The British singer won Grammys for her debut album "19," but has catapulted to superstar status with the success of "21" and hits like the No. 1 "Rolling in the Deep." Figures released by Nielsen SoundScan earlier this week showed it was the year's most popular album at the mid-way point.

Rubin says the raw emotions in songs on the album, inspired mostly by the 23-year-old's breakup with a boyfriend, are what people are responding to.

"She really bared her soul lyrically, and I think that's what resonating with people -- the truth in her lyrics, and the passion in which she tells that truth," he said.

Rubin, a Grammy-winning producer who's worked with artists ranging from Jay-Z to Johnny Cash to Neil Diamond, has several other high-profile projects he's working on, including albums from Metallica, Linkin Park, the Avett Brothers and the Red Hot Chili Peppers.

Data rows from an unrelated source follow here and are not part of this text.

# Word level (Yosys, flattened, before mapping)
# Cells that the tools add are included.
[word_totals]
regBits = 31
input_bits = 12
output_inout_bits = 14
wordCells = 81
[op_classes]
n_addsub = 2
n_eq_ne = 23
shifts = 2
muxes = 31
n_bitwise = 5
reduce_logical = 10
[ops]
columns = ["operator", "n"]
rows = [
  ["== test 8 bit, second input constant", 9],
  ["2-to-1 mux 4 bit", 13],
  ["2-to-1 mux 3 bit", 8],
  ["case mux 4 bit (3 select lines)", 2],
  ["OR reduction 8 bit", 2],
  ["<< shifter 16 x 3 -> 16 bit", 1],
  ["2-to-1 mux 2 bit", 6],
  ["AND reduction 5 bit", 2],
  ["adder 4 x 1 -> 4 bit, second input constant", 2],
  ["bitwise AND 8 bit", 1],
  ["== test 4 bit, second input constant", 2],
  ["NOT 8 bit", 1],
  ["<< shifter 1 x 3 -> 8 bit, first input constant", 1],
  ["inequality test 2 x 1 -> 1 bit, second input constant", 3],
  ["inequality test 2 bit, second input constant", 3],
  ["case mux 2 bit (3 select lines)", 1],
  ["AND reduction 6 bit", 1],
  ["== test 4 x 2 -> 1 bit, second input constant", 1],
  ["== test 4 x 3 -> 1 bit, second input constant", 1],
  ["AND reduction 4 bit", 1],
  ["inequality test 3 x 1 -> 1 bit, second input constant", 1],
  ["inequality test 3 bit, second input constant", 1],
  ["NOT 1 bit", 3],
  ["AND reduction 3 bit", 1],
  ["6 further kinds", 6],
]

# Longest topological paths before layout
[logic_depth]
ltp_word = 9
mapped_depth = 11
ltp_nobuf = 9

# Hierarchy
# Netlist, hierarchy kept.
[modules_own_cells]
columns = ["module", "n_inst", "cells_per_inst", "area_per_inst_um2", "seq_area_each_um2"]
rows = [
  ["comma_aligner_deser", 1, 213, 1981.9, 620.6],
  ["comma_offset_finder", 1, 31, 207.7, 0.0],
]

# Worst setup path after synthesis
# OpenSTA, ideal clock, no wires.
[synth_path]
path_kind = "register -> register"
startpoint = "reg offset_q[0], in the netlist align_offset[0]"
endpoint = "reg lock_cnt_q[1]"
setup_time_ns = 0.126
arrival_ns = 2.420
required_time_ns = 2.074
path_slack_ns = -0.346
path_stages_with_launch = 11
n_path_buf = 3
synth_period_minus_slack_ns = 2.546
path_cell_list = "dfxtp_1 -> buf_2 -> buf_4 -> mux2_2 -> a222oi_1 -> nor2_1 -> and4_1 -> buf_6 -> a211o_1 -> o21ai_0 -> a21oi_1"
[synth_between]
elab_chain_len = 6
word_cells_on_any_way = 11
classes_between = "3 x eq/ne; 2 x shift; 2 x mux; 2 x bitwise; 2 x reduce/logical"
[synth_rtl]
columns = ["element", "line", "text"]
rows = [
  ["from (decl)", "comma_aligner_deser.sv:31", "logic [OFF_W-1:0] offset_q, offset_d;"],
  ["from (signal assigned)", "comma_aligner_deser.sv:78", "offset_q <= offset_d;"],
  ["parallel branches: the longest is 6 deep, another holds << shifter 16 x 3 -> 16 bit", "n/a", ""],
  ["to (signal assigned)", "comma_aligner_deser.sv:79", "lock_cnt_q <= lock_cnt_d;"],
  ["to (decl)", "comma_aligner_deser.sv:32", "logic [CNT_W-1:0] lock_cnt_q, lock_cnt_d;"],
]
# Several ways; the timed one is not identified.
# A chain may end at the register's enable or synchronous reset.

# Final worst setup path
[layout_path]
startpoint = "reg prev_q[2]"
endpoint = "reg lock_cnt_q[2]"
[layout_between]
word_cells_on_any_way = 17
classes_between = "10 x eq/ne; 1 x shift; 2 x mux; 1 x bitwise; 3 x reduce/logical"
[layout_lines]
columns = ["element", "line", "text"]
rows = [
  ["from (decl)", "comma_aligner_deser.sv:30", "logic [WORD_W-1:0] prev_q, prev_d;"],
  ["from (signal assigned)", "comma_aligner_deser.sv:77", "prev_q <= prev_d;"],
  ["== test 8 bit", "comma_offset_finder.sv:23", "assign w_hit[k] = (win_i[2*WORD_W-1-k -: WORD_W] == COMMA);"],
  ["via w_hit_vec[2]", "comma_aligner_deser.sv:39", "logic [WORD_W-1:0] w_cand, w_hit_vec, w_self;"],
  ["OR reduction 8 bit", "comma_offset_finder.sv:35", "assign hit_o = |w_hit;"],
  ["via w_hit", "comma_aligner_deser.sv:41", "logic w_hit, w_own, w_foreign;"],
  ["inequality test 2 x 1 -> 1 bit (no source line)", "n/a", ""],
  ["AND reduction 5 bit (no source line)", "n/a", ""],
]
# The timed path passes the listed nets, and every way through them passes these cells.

Rubin describes the Chili Peppers' album "I'm With You," due out Aug. 30, as unlike anything the band has ever done -- but unmistakably Peppers music. He credits that in part to guitarist Josh Klinghoffer, who replaced John Frusciante, and personal changes group members have gone through since putting out their last album five years ago.

"Anthony [Kiedis] and Flea had children during that time, so their lives have changed a lot since the last album we made, and because they had taken this time off, they came back with a real hunger and excitement about the music-making process again," Rubin said.

"I think it's the first time in their career that they'd ever taken off that big of a chunk of time, and they've been a band for 28 years now," he said. "It really feels like starting all over again, because they have the dynamics of a new band."